Instituto de Ciencias Biomédicas, Universidad Autónoma de Chile, 5 Poniente 1670, Talca 3460000, Chile.
Centro de Investigaciones Médicas, Programa de Investigación Asociativa en Cáncer Gástrico, Escuela de Medicina, Universidad de Talca, Talca 3460000, Chile.
Molecules. 2018 Aug 21;23(9):2094. doi: 10.3390/molecules23092094.

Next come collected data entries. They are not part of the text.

$ cat src/rtl/alu_pkg.sv
// Shared ALU definitions: opcode encoding, instruction field positions, issue bundle.
// Latency: none (types, constants and pure functions only).
// Backpressure: not applicable.
package alu_pkg;

  typedef enum logic [3:0] {
    ALU_ADD  = 4'd0,
    ALU_SUB  = 4'd1,
    ALU_MUL  = 4'd2,
    ALU_AND  = 4'd3,
    ALU_OR   = 4'd4,
    ALU_NOT  = 4'd5,
    ALU_NOR  = 4'd6,
    ALU_NAND = 4'd7,
    ALU_XOR  = 4'd8,
    ALU_XNOR = 4'd9,
    ALU_INC  = 4'd10,
    ALU_DEC  = 4'd11,
    ALU_SHL  = 4'd12,
    ALU_SHR  = 4'd13
  } alu_op_e;

  // Instruction field bit positions
  localparam int OP_HI      = 31;
  localparam int OP_LO      = 28;
  localparam int IMM_SEL_B  = 27;
  localparam int RD_HI      = 26;
  localparam int RD_LO      = 22;
  localparam int RS1_HI     = 21;
  localparam int RS1_LO     = 17;
  localparam int RS2_HI     = 16;
  localparam int RS2_LO     = 12;
  localparam int IMM_HI     = 11;
  localparam int IMM_LO     = 0;

  // Decoded control bundle handed to the execute stage
  typedef struct packed {
    alu_op_e     op;
    logic        src_sel;
    logic [31:0] imm;
    logic [31:0] shamt;
    logic [4:0]  rd;
    logic [4:0]  rs1;
    logic [4:0]  rs2;
    logic        wb_hi_en;
  } alu_issue_t;

  // Encodings 14 and 15 have no ALU operation behind them
  function automatic logic is_illegal_op(input logic [3:0] op);
    return (op >= 4'd14);
  endfunction

endpackage

$ cat src/rtl/alu_issue_skid.sv
// Generic 2-entry valid/ready elastic buffer (output register + skid register).
// Latency: 1 cycle in_dat -> out_dat; full throughput when out_rdy is high.
// Backpressure: in_rdy is registered (~skid full); skid absorbs one beat while output stalls.
module alu_issue_skid #(
  parameter int W = 8
) (
  input  logic         clk,
  input  logic         rst,
  input  logic         in_vld,
  output logic         in_rdy,
  input  logic [W-1:0] in_dat,
  output logic         out_vld,
  input  logic         out_rdy,
  output logic [W-1:0] out_dat
);

  logic         sk_vld;
  logic [W-1:0] sk_dat;
  logic         in_fire;
  logic         out_open;
  logic         sk_vld_nxt;

  assign in_fire  = in_vld & in_rdy;
  // Output register can take a new beat when empty or being drained this cycle
  assign out_open = ~out_vld | out_rdy;

  // Skid occupancy next cycle; in_fire cannot coincide with a full skid since in_rdy = ~sk_vld
  always_comb begin
    sk_vld_nxt = sk_vld;
    if (out_open) begin
      sk_vld_nxt = 1'b0;
    end else if (in_fire) begin
      sk_vld_nxt = 1'b1;
    end
  end

  // Output/skid registers: skid drains first to keep program order
  always_ff @(posedge clk) begin
    if (rst) begin
      out_vld <= 1'b0;
      out_dat <= '0;
      sk_vld  <= 1'b0;
      sk_dat  <= '0;
      in_rdy  <= 1'b1;
    end else begin
      sk_vld <= sk_vld_nxt;
      in_rdy <= ~sk_vld_nxt;
      if (out_open) begin
        if (sk_vld) begin
          out_vld <= 1'b1;
          out_dat <= sk_dat;
        end else if (in_fire) begin
          out_vld <= 1'b1;
          out_dat <= in_dat;
        end else begin
          out_vld <= 1'b0;
        end
      end else if (in_fire) begin
        sk_dat <= in_dat;
      end
    end
  end

endmodule

$ cat src/rtl/alu_issue_decoder.sv
// ALU issue front end: decodes 32-bit instructions into the ALU control bundle. Optional macro: DECODE_TRAP_EN.
// Latency: 1 cycle accept -> issue_valid; 1 bundle/cycle when issue_ready is high.
// Backpressure: 2-entry skid; instr_ready registered (no path from issue_ready); illegal ops never issue.
module alu_issue_decoder
  import alu_pkg::*;
#(
  parameter int COUNT_W = 16,
  parameter int SHAMT_W = 5
) (
  input  logic               clk,
  input  logic               rst,
  input  logic               instr_valid,
  output logic               instr_ready,
  input  logic [31:0]        instr,
  input  logic               trap_clear,
  output logic               issue_valid,
  input  logic               issue_ready,
  output logic [3:0]         alu_opcode,
  output logic               alu_src_sel,
  output logic [31:0]        alu_immediate_out,
  output logic [31:0]        shift_amt,
  output logic [4:0]         rd_addr,
  output logic [4:0]         rs1_addr,
  output logic [4:0]         rs2_addr,
  output logic               wb_hi_en,
  output logic               illegal_op,
  output logic [COUNT_W-1:0] issue_count
);

  localparam int          W          = $bits(alu_issue_t);
  localparam logic [31:0] SHAMT_MASK = (32'd1 << SHAMT_W) - 32'd1;

  logic [3:0]  op_raw;
  logic [11:0] imm12;
  logic        op_illegal;
  logic        skid_in_rdy;
  logic        push_vld;
  logic        accept_illegal;
  logic        illegal_q;
  alu_issue_t  dec;
  alu_issue_t  issue_q;
  logic        unused_trap_clear;

  assign op_raw     = instr[OP_HI:OP_LO];
  assign imm12      = instr[IMM_HI:IMM_LO];
  assign op_illegal = is_illegal_op(op_raw);

  // Combinational decode of the offered instruction into the control bundle
  always_comb begin
    dec          = '0;
    dec.op       = alu_op_e'(op_raw);
    dec.rd       = instr[RD_HI:RD_LO];
    dec.rs1      = instr[RS1_HI:RS1_LO];
    dec.rs2      = instr[RS2_HI:RS2_LO];
    case (alu_op_e'(op_raw))
      ALU_ADD, ALU_SUB, ALU_MUL: begin
        dec.src_sel  = instr[IMM_SEL_B];
        dec.imm      = {{20{imm12[11]}}, imm12};
        dec.wb_hi_en = (alu_op_e'(op_raw) == ALU_MUL);
      end
      ALU_AND, ALU_OR, ALU_NOR, ALU_NAND, ALU_XOR, ALU_XNOR: begin
        dec.src_sel = instr[IMM_SEL_B];
        dec.imm     = {20'd0, imm12};
      end
      ALU_SHL, ALU_SHR: begin
        dec.shamt = {20'd0, imm12} & SHAMT_MASK;
      end
      default: begin
        // NOT/INC/DEC use register operands only; illegal encodings never reach the buffer
        dec.src_sel = 1'b0;
      end
    endcase
  end

  assign push_vld       = instr_valid & instr_ready & ~op_illegal;
  assign accept_illegal = instr_valid & instr_ready & op_illegal;

  alu_issue_skid #(
    .W (W)
  ) u_skid (
    .clk     (clk),
    .rst     (rst),
    .in_vld  (push_vld),
    .in_rdy  (skid_in_rdy),
    .in_dat  (dec),
    .out_vld (issue_valid),
    .out_rdy (issue_ready),
    .out_dat (issue_q)
  );

`ifdef DECODE_TRAP_EN
  // Sticky trap: set on an accepted illegal op, cleared only by trap_clear
  always_ff @(posedge clk) begin
    if (rst) begin
      illegal_q <= 1'b0;
    end else if (accept_illegal) begin
      illegal_q <= 1'b1;
    end else if (trap_clear) begin
      illegal_q <= 1'b0;
    end
  end

  // Both terms are registers, so issue_ready still has no path to instr_ready
  assign instr_ready       = skid_in_rdy & ~illegal_q;
  assign unused_trap_clear = 1'b0;
`else
  // One-cycle pulse per dropped illegal op
  always_ff @(posedge clk) begin
    if (rst) begin
      illegal_q <= 1'b0;
    end else begin
      illegal_q <= accept_illegal;
    end
  end

  assign instr_ready       = skid_in_rdy;
  assign unused_trap_clear = trap_clear;
`endif

  // Count completed issue handshakes; wraps naturally
  always_ff @(posedge clk) begin
    if (rst) begin
      issue_count <= '0;
    end else if (issue_valid && issue_ready) begin
      issue_count <= issue_count + COUNT_W'(1);
    end
  end

  assign illegal_op        = illegal_q;
  assign alu_opcode        = issue_q.op;
  assign alu_src_sel       = issue_q.src_sel;
  assign alu_immediate_out = issue_q.imm;
  assign shift_amt         = issue_q.shamt;
  assign rd_addr           = issue_q.rd;
  assign rs1_addr          = issue_q.rs1;
  assign rs2_addr          = issue_q.rs2;
  assign wb_hi_en          = issue_q.wb_hi_en;

endmodule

Hyperpolarization-activated cyclic nucleotide-gated (HCN) channels are highly regulated proteins which respond to different cellular stimuli. The HCN currents (I) mediated by HCN1 and HCN2 drive the repetitive firing in nociceptive neurons. The role of HCN channels in pain has been widely investigated as targets for the development of new therapeutic drugs, but the comprehensive design of HCN channel modulators has been restricted due to the lack of crystallographic data. The three-dimensional structure of the human HCN1 channel was recently reported, opening new possibilities for the rational design of highly-selective HCN modulators. In this review, we discuss the structural and functional properties of HCN channels, their pharmacological inhibitors, and the potential strategies for designing new drugs to block the HCN channel function associated with pain perception.

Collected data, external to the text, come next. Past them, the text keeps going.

## src/rtl/retire_chk_pkg.sv

```systemverilog
// -----------------------------------------------------------------------------
// retire_chk_pkg
// Shared types and constants for the retire_checker shadow pipeline.
//   entry_t : one expected-retirement record as it travels down the pipe
//   state_t : halt/drain state machine encoding
//   REG_X0  : index of the hard-wired zero register
// Optional feature macro: CHECKER_PC_EN (adds the pc field to entry_t).
// -----------------------------------------------------------------------------
package retire_chk_pkg;

    // Width of the golden-result field. The top-level XLEN parameter must
    // match this value, because the record struct is sized from here.
    localparam int CHK_XLEN = 32;

    localparam logic [4:0] REG_X0 = 5'd0;

    typedef enum logic [1:0] {
        IDLE,
        RUN,
        DRAIN,
        DONE
    } state_t;

    typedef struct packed {
        logic                valid;
        logic [31:0]         inst;
        logic [4:0]          rd;
        logic                wr;
        logic [CHK_XLEN-1:0] expected;
`ifdef CHECKER_PC_EN
        logic [31:0]         pc;
`endif
    } entry_t;

endpackage

```

## src/rtl/retire_cmp.sv

```systemverilog
// -----------------------------------------------------------------------------
// retire_cmp
// Purely combinational pass/fail decision for the record at the last stage
// against the core's register-file write port.
//   rd, wr, expected : destination, write flag and golden result of the record
//   wb_en, wb_rd,
//   wb_data          : core register-file write port at retirement
//   pass             : 1 when the core's write agrees with the record
// -----------------------------------------------------------------------------
module retire_cmp
    import retire_chk_pkg::*;
#(
    parameter int XLEN = CHK_XLEN
) (
    input  logic [4:0]      rd,
    input  logic            wr,
    input  logic [XLEN-1:0] expected,
    input  logic            wb_en,
    input  logic [4:0]      wb_rd,
    input  logic [XLEN-1:0] wb_data,
    output logic            pass
);

    always_comb begin
        pass = 1'b0;
        if (wr && (rd != REG_X0)) begin
            // A real write must hit the right register with the right value.
            pass = wb_en && (wb_rd == rd) && (wb_data == expected);
        end else begin
            // No architectural write expected; a write to x0 is harmless.
            pass = !wb_en || (wb_rd == REG_X0);
        end
    end

endmodule

```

超极化激活环核苷酸门控(HCN)通道是高度调节的蛋白质,可响应不同的细胞刺激。由 HCN1 和 HCN2 介导的 HCN 电流(I)驱动伤害感受神经元的重复放电。HCN 通道在疼痛中的作用已被广泛研究,作为开发新治疗药物的靶点,但由于缺乏晶体学数据,HCN 通道调节剂的综合设计受到限制。最近报道了人 HCN1 通道的三维结构,为高选择性 HCN 调节剂的合理设计开辟了新的可能性。在这篇综述中,我们讨论了 HCN 通道的结构和功能特性、它们的药理学抑制剂以及设计新药物以阻断与疼痛感知相关的 HCN 通道功能的潜在策略。